[EXERCISE AIM] Only the lines from the top of the data through the line containing "o22ai_1 270, xor2_1 210, fa_1 470, fa_1 420" should be duplicated, exactly as they appear.

Stored items
****************************************

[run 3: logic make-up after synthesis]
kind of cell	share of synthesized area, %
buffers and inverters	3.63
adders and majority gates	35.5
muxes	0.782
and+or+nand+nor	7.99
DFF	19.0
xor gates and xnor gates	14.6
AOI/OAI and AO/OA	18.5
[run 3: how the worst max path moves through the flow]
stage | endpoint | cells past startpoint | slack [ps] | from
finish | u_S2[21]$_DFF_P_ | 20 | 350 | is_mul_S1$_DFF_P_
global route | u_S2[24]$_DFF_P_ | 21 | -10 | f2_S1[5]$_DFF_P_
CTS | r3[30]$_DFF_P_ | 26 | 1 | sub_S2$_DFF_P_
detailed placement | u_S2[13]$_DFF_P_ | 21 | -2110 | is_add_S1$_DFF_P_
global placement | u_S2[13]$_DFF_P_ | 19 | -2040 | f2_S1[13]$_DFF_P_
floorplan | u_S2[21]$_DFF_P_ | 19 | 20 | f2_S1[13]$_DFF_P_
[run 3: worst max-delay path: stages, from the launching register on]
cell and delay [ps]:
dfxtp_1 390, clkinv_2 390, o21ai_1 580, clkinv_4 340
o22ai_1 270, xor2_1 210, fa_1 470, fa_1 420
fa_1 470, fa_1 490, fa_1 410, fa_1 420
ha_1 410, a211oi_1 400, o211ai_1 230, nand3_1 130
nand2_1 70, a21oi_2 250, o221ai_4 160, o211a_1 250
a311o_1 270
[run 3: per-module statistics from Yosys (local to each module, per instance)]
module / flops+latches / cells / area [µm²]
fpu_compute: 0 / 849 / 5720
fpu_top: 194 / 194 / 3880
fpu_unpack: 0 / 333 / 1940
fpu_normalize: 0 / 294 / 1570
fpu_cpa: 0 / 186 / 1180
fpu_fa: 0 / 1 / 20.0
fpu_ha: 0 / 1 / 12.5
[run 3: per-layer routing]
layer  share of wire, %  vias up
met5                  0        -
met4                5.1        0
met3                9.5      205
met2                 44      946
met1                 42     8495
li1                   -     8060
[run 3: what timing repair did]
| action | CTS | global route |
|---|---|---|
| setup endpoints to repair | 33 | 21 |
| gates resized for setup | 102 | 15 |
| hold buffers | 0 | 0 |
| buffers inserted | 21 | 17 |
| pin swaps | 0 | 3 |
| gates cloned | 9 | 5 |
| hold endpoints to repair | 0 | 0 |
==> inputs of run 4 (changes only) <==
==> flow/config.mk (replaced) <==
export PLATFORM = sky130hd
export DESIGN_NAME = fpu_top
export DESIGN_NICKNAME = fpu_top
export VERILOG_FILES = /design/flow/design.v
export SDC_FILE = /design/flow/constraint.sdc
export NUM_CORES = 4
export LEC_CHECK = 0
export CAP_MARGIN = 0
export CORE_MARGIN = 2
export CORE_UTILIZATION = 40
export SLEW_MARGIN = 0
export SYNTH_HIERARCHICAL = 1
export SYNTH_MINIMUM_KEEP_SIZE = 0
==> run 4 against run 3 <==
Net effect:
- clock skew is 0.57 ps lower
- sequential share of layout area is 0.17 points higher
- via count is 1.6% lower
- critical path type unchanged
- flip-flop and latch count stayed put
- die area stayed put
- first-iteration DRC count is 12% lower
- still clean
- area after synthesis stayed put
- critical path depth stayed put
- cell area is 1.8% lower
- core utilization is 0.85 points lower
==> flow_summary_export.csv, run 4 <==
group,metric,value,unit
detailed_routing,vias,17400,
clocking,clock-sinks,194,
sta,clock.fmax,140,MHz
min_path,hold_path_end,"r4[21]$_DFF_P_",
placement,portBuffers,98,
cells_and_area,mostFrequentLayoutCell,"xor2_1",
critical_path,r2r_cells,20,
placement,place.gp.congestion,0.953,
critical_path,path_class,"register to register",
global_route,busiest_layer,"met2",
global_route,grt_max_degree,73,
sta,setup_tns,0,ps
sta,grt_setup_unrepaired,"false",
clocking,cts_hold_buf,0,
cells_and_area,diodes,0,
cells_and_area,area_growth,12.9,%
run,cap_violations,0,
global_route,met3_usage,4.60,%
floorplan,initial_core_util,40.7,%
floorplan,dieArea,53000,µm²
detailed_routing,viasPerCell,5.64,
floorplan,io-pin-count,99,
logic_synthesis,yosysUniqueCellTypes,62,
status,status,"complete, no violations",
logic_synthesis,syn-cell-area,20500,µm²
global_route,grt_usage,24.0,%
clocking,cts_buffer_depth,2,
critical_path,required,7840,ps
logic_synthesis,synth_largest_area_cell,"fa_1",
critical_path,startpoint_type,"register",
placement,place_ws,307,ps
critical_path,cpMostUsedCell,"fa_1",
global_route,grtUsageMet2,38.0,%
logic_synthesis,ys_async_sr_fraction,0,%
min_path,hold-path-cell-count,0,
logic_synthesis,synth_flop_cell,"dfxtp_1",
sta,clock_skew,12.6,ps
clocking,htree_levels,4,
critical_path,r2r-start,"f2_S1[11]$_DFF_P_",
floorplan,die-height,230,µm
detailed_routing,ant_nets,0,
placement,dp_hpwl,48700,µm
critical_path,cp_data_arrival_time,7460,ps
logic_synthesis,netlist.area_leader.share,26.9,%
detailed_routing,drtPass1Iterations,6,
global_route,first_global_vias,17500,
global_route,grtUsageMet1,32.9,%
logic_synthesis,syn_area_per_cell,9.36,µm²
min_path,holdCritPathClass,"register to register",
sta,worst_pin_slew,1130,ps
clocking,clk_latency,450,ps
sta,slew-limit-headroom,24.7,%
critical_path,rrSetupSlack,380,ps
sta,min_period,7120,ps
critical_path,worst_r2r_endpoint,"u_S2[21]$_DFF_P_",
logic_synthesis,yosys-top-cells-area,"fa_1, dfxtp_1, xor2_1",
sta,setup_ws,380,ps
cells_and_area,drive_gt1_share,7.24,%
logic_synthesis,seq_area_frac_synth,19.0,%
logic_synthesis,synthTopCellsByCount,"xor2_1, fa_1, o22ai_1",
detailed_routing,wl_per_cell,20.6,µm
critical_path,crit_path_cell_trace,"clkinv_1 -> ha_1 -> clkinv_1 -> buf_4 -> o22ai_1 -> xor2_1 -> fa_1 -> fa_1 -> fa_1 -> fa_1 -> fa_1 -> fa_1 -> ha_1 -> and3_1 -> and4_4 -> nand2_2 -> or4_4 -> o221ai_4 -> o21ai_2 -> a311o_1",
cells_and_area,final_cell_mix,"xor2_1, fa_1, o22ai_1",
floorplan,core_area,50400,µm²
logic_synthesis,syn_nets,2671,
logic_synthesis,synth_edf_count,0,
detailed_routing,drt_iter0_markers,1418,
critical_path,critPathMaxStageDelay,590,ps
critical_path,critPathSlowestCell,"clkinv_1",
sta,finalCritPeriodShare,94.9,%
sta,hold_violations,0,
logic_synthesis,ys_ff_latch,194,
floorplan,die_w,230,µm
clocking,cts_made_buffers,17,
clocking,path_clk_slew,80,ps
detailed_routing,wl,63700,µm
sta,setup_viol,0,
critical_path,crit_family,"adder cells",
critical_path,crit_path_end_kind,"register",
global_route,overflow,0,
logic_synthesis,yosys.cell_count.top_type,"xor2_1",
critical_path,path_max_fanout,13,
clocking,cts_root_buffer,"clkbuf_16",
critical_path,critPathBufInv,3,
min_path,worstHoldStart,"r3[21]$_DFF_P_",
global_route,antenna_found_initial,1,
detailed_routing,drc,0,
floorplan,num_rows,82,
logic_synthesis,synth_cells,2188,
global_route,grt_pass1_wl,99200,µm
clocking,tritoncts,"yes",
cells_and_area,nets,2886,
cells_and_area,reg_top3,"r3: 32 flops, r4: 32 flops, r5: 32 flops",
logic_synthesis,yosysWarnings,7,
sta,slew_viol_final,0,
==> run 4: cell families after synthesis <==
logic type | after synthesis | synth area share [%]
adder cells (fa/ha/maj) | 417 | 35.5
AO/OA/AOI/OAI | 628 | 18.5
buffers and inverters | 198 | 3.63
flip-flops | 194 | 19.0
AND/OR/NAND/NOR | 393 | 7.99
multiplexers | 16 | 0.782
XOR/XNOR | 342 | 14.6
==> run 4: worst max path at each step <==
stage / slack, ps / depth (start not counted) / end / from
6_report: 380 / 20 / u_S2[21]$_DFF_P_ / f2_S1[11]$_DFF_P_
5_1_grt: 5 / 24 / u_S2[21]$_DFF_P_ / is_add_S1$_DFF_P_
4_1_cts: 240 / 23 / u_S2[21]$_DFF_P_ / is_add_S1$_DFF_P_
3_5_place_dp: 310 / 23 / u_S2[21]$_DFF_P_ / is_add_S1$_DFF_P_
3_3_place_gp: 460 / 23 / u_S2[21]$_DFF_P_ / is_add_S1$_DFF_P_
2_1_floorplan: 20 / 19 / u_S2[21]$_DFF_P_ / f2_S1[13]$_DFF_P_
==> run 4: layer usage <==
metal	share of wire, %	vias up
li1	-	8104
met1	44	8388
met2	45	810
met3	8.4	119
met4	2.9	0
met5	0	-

****************************************

[ANSWER TO THE EXERCISE]
[run 3: logic make-up after synthesis]
kind of cell	share of synthesized area, %
buffers and inverters	3.63
adders and majority gates	35.5
muxes	0.782
and+or+nand+nor	7.99
DFF	19.0
xor gates and xnor gates	14.6
AOI/OAI and AO/OA	18.5
[run 3: how the worst max path moves through the flow]
stage | endpoint | cells past startpoint | slack [ps] | from
finish | u_S2[21]$_DFF_P_ | 20 | 350 | is_mul_S1$_DFF_P_
global route | u_S2[24]$_DFF_P_ | 21 | -10 | f2_S1[5]$_DFF_P_
CTS | r3[30]$_DFF_P_ | 26 | 1 | sub_S2$_DFF_P_
detailed placement | u_S2[13]$_DFF_P_ | 21 | -2110 | is_add_S1$_DFF_P_
global placement | u_S2[13]$_DFF_P_ | 19 | -2040 | f2_S1[13]$_DFF_P_
floorplan | u_S2[21]$_DFF_P_ | 19 | 20 | f2_S1[13]$_DFF_P_
[run 3: worst max-delay path: stages, from the launching register on]
cell and delay [ps]:
dfxtp_1 390, clkinv_2 390, o21ai_1 580, clkinv_4 340
o22ai_1 270, xor2_1 210, fa_1 470, fa_1 420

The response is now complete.